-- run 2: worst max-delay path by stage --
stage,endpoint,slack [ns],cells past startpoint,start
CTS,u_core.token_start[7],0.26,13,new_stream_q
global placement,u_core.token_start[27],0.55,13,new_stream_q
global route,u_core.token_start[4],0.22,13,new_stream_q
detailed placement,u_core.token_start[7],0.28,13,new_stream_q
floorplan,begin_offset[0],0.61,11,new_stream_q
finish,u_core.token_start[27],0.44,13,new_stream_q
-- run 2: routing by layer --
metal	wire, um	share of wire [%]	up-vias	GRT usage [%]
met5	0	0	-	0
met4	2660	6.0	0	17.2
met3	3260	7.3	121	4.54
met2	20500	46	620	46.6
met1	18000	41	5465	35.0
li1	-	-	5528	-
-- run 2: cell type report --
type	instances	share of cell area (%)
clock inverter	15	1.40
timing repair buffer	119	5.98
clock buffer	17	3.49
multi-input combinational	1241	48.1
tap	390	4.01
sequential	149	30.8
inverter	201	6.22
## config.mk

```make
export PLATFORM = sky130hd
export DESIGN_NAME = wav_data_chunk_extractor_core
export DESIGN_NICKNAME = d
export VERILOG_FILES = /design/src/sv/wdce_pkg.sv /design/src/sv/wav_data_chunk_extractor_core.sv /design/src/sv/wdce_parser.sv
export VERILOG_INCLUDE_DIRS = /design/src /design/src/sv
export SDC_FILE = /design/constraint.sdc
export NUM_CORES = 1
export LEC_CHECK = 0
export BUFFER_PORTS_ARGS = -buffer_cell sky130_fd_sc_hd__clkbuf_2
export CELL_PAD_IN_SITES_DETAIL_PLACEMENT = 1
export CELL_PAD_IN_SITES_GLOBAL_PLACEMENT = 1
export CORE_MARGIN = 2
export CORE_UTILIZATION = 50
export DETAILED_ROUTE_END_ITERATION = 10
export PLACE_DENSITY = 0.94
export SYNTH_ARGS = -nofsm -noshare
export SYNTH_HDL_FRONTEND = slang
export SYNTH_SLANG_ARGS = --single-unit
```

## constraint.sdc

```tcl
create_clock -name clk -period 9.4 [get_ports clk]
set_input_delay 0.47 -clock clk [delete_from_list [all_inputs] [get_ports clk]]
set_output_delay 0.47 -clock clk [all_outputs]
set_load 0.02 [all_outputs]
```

┄┄┄┄┄┄┄┄┄┄

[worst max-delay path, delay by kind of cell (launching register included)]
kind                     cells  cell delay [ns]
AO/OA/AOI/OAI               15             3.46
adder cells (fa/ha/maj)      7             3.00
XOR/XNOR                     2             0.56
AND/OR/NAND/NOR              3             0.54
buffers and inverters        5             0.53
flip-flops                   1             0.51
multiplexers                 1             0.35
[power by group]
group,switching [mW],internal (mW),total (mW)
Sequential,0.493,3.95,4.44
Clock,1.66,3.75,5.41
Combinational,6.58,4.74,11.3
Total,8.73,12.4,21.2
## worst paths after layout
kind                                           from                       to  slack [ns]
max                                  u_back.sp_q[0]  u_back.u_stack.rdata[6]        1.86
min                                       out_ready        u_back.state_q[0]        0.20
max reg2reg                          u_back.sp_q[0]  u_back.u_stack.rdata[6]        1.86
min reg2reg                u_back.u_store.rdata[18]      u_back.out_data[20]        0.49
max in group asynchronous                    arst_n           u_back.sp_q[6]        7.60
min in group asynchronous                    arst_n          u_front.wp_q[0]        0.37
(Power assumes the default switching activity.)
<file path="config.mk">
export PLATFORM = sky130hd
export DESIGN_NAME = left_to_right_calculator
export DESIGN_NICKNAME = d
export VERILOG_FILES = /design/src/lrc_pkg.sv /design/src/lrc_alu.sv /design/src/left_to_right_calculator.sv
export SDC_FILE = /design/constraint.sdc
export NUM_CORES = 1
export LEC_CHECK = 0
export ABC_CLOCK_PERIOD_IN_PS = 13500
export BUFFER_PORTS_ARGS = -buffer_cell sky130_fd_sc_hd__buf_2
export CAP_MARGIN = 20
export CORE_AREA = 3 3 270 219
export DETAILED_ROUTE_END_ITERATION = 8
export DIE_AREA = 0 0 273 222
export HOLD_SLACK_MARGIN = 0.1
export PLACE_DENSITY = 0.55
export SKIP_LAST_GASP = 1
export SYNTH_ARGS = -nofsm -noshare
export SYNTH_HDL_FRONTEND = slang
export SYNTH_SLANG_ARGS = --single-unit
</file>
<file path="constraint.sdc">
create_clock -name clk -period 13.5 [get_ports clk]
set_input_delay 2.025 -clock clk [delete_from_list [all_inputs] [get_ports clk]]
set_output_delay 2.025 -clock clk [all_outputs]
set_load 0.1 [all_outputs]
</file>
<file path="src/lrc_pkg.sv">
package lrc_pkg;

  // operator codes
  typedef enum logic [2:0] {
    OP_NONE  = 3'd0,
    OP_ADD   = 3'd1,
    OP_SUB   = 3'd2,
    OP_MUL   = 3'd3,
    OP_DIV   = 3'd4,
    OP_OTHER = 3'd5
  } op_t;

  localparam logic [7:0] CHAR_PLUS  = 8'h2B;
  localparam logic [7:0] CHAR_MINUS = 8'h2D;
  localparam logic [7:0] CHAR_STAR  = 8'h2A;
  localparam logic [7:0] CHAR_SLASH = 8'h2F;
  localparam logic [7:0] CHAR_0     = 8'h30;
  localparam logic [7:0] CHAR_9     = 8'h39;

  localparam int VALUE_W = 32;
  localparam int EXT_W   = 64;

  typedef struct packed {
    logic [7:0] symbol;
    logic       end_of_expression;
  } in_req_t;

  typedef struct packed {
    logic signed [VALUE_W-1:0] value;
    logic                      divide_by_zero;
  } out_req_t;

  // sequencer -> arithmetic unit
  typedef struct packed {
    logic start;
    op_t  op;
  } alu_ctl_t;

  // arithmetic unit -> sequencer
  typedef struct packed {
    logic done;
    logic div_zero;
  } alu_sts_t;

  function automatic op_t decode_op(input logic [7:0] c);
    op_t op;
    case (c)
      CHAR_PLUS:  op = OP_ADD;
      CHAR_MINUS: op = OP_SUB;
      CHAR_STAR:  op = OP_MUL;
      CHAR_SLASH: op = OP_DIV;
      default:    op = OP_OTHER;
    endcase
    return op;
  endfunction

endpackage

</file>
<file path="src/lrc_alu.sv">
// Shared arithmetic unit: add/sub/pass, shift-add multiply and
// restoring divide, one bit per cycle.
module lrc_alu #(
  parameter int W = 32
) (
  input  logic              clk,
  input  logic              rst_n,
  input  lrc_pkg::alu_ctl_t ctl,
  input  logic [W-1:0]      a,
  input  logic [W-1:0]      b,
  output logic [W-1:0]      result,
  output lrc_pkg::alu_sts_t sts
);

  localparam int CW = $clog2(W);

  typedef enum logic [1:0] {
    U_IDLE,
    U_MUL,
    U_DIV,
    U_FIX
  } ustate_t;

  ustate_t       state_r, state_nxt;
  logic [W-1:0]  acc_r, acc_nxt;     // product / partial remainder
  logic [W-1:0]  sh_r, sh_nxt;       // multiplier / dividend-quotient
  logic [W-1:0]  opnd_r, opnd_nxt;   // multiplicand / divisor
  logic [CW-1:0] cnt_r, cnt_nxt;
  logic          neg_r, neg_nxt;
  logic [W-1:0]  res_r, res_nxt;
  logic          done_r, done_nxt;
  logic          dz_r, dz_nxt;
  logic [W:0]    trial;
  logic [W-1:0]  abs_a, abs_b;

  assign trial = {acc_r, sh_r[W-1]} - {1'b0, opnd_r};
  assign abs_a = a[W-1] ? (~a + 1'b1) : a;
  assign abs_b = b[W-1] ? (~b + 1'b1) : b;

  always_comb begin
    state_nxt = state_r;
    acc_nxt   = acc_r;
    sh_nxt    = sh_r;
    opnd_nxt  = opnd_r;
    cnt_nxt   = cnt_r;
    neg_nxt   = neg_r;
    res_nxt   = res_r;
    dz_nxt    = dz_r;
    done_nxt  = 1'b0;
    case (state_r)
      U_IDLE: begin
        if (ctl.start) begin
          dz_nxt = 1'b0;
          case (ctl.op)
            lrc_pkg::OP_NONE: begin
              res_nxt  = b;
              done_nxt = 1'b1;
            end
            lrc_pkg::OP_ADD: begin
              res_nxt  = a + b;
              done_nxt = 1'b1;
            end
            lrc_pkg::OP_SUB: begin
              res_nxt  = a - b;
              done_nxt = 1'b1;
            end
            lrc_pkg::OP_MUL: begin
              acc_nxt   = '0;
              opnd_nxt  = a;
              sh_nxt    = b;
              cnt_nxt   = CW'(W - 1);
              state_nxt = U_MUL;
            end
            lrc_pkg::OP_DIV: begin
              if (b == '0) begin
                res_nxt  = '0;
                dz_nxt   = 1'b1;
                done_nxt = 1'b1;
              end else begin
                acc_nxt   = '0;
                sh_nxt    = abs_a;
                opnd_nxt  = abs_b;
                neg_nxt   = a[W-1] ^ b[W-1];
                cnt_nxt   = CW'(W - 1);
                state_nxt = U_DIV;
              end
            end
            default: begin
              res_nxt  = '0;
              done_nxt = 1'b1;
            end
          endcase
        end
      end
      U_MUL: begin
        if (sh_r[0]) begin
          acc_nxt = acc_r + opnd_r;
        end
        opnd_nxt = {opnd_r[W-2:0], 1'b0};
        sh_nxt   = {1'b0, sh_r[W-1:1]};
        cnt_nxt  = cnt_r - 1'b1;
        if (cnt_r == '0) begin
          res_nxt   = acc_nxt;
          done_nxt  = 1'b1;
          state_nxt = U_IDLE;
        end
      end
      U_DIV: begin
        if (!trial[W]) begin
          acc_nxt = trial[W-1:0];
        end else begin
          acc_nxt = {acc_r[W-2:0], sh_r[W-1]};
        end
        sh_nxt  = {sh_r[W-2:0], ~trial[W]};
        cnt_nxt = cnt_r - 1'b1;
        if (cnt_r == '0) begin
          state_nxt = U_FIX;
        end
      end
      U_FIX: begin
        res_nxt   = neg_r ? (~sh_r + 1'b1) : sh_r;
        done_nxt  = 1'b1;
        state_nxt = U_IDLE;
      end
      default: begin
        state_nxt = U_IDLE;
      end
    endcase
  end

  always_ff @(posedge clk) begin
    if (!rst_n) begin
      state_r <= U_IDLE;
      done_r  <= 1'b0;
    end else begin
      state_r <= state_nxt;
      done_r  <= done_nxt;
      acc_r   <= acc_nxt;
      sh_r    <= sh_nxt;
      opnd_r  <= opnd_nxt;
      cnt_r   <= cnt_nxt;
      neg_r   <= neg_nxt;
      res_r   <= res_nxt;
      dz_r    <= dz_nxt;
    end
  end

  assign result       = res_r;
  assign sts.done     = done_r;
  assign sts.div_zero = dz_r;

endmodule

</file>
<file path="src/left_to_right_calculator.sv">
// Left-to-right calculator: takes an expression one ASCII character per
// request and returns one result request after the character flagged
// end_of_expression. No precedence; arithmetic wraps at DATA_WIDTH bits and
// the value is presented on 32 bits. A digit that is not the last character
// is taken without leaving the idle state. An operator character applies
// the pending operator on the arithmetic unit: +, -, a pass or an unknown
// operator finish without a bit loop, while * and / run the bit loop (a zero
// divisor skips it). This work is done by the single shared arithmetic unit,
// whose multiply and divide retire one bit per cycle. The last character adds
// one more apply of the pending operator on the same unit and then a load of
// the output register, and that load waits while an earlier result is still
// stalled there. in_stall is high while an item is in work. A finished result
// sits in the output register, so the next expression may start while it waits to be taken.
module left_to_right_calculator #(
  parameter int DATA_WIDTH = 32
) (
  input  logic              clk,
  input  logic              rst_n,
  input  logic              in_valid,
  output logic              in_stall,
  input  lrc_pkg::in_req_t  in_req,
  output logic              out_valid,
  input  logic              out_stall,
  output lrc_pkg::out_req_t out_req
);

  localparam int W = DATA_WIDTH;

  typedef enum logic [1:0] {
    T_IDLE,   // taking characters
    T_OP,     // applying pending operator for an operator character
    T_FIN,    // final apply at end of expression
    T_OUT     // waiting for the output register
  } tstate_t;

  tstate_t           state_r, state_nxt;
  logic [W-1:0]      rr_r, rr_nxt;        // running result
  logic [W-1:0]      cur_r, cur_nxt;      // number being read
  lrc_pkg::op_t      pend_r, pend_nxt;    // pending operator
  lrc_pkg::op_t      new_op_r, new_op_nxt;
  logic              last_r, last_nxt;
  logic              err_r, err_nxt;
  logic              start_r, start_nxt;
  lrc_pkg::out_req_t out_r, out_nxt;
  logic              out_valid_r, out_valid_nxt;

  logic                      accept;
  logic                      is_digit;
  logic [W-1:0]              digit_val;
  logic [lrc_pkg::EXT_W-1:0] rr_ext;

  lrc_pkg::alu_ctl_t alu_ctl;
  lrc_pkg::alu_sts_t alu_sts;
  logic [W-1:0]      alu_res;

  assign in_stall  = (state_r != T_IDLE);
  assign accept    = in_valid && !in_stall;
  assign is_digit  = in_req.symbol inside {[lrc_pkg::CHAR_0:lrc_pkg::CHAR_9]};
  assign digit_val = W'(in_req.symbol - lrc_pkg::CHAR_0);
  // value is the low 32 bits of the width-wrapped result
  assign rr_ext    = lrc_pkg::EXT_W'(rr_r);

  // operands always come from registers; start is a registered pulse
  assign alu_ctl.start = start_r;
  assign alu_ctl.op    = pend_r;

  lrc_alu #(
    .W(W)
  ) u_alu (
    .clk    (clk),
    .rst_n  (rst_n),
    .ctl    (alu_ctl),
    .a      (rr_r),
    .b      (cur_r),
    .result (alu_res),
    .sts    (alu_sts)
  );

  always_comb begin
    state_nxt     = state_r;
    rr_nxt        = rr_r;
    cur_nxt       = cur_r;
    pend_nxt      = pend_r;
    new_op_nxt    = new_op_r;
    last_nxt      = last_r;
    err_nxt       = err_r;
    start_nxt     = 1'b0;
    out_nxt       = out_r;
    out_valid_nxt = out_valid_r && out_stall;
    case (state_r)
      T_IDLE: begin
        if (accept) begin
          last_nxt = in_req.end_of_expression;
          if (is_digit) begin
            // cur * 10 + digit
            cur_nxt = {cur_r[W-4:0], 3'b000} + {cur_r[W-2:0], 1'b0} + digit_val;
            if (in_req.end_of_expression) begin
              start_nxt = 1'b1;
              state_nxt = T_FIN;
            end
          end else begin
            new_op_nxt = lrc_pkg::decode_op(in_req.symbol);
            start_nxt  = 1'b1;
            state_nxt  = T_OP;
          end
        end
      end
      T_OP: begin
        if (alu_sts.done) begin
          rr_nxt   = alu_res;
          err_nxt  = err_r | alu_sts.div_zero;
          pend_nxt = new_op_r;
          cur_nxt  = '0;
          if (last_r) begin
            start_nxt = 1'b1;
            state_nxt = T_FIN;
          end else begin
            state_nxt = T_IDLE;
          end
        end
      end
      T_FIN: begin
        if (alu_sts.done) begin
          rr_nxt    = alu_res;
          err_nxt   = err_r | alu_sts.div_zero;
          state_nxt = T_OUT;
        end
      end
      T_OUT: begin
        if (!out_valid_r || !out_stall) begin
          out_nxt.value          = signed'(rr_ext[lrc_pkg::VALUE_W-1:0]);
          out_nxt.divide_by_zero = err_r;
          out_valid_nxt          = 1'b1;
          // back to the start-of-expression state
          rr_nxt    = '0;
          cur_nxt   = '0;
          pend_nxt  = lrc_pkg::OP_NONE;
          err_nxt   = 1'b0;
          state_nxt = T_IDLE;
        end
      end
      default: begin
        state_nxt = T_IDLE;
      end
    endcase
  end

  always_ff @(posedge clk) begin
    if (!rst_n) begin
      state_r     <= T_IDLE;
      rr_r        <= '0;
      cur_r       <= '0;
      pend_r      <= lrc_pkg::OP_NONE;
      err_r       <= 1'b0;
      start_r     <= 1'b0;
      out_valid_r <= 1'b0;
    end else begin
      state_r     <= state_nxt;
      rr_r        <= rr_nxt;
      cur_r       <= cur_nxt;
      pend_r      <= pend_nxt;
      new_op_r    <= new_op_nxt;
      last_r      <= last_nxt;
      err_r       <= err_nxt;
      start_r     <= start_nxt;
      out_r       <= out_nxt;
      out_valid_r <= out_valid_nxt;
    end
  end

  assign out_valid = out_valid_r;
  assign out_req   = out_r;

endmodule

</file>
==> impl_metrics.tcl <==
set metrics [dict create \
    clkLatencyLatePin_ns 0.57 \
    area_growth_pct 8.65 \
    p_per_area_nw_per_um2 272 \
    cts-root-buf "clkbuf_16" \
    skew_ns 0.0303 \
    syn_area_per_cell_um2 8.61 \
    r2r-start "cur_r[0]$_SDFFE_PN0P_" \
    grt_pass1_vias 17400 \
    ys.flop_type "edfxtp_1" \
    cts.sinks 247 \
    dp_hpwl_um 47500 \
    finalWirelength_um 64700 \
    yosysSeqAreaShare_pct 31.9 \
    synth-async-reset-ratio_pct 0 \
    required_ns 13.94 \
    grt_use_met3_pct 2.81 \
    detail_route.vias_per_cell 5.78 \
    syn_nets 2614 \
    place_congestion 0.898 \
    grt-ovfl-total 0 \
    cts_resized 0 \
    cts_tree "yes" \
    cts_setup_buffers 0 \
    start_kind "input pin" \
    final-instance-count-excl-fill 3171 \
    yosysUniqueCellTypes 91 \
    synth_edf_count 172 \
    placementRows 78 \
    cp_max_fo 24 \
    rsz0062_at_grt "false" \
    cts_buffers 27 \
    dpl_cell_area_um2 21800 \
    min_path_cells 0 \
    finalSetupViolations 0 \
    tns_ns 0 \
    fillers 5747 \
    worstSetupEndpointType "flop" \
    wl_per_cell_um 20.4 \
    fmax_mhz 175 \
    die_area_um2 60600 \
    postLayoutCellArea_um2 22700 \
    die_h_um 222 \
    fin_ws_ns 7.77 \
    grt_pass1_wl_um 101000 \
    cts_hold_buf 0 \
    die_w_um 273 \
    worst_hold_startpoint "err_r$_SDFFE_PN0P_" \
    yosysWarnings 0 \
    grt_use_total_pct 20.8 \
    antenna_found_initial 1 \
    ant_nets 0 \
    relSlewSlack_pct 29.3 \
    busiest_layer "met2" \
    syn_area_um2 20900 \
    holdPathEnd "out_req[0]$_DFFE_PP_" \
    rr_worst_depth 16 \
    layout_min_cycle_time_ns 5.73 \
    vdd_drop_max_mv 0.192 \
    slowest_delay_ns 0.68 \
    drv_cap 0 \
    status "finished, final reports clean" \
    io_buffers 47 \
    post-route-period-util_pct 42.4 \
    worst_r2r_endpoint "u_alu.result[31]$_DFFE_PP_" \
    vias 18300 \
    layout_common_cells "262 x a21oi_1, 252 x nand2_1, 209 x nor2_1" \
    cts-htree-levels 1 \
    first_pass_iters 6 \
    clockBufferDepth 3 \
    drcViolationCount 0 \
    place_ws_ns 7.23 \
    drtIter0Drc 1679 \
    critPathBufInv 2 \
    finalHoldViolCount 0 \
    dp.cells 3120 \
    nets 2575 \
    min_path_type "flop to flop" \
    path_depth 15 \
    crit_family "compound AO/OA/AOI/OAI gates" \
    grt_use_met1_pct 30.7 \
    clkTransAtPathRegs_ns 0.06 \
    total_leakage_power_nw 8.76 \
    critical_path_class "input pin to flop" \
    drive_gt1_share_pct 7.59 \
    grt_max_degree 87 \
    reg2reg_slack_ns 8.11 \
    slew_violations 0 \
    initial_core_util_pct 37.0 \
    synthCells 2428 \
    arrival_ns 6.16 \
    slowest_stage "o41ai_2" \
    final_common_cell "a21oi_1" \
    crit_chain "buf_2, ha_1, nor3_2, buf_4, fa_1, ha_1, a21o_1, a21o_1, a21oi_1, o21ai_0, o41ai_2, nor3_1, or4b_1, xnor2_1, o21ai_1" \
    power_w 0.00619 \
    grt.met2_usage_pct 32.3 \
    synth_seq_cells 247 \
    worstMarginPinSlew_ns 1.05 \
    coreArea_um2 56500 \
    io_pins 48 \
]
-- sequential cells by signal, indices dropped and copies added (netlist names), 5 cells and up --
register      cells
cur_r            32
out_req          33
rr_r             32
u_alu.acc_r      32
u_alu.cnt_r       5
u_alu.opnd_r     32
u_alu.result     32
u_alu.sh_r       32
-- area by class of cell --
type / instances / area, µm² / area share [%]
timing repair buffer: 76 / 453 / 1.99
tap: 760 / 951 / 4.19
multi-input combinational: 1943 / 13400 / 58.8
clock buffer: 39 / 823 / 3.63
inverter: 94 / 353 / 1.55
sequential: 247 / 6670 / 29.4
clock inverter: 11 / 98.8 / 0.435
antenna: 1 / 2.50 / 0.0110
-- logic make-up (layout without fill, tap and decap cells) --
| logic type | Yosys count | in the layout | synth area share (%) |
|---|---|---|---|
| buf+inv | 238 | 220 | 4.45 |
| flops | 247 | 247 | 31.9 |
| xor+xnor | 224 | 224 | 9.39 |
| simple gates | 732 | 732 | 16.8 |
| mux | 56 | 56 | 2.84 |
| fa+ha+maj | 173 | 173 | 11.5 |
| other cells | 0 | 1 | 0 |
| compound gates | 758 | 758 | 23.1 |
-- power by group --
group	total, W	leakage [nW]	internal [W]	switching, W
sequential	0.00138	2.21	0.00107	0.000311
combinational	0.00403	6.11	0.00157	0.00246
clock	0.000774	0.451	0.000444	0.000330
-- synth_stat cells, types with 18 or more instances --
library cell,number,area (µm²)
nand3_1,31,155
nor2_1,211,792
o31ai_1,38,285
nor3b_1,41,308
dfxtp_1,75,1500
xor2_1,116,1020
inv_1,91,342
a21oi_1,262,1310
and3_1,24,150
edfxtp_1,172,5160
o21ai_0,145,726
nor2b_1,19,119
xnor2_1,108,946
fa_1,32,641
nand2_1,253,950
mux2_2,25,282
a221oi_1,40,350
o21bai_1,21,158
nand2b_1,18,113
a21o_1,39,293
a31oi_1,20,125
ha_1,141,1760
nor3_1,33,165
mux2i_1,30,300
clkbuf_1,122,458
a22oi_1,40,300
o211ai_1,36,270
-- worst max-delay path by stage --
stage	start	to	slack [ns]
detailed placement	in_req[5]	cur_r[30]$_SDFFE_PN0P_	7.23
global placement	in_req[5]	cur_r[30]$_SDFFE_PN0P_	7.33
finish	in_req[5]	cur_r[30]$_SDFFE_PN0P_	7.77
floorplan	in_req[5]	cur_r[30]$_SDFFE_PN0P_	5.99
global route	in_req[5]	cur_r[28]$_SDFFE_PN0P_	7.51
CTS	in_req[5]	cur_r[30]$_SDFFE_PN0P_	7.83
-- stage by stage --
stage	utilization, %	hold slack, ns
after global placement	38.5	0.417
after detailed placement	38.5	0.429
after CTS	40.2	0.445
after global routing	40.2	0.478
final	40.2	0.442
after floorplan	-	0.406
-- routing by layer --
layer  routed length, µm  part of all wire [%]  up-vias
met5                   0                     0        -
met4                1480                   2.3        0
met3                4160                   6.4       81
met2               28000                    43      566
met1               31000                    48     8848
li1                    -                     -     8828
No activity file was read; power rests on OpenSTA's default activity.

┄┄┄┄┄┄┄┄┄┄

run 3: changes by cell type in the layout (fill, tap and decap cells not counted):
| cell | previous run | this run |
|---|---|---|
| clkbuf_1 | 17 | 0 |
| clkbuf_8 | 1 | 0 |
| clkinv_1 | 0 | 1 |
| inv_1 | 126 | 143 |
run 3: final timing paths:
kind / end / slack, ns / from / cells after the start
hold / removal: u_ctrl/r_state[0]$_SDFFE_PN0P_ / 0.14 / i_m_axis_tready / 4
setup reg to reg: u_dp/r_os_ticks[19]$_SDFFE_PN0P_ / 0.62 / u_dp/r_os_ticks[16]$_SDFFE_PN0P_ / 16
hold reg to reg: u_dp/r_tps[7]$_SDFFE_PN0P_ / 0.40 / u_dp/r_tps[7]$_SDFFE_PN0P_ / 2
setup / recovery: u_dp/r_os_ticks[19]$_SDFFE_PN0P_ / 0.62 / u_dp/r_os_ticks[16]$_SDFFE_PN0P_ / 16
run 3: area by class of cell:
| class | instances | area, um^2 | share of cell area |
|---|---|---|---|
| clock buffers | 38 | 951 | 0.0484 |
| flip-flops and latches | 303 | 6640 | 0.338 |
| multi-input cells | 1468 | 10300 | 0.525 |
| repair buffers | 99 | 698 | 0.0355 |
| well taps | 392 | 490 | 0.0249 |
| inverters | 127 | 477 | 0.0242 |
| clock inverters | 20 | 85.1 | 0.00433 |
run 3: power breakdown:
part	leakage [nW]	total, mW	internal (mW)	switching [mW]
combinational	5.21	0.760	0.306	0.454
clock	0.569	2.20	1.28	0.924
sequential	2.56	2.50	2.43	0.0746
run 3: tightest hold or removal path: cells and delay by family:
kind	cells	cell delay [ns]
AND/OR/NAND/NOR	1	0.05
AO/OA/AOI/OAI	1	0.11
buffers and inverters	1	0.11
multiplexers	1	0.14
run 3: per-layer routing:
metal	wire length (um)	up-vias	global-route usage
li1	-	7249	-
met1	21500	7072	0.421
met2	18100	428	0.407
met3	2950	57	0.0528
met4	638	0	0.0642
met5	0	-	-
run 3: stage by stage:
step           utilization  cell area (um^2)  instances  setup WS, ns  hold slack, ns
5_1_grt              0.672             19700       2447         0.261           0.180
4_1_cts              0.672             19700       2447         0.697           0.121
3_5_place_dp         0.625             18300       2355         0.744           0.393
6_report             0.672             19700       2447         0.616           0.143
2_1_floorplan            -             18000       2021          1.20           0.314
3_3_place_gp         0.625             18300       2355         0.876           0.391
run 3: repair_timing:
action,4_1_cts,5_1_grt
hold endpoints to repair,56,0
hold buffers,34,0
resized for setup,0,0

┄┄┄┄┄┄┄┄┄┄

**What you will do**
For the word "metal", find all matching lines in the entries above and copy them out.

**Result for this exercise**
metal	wire, um	share of wire [%]	up-vias	GRT usage [%]
metal	wire length (um)	up-vias	global-route usage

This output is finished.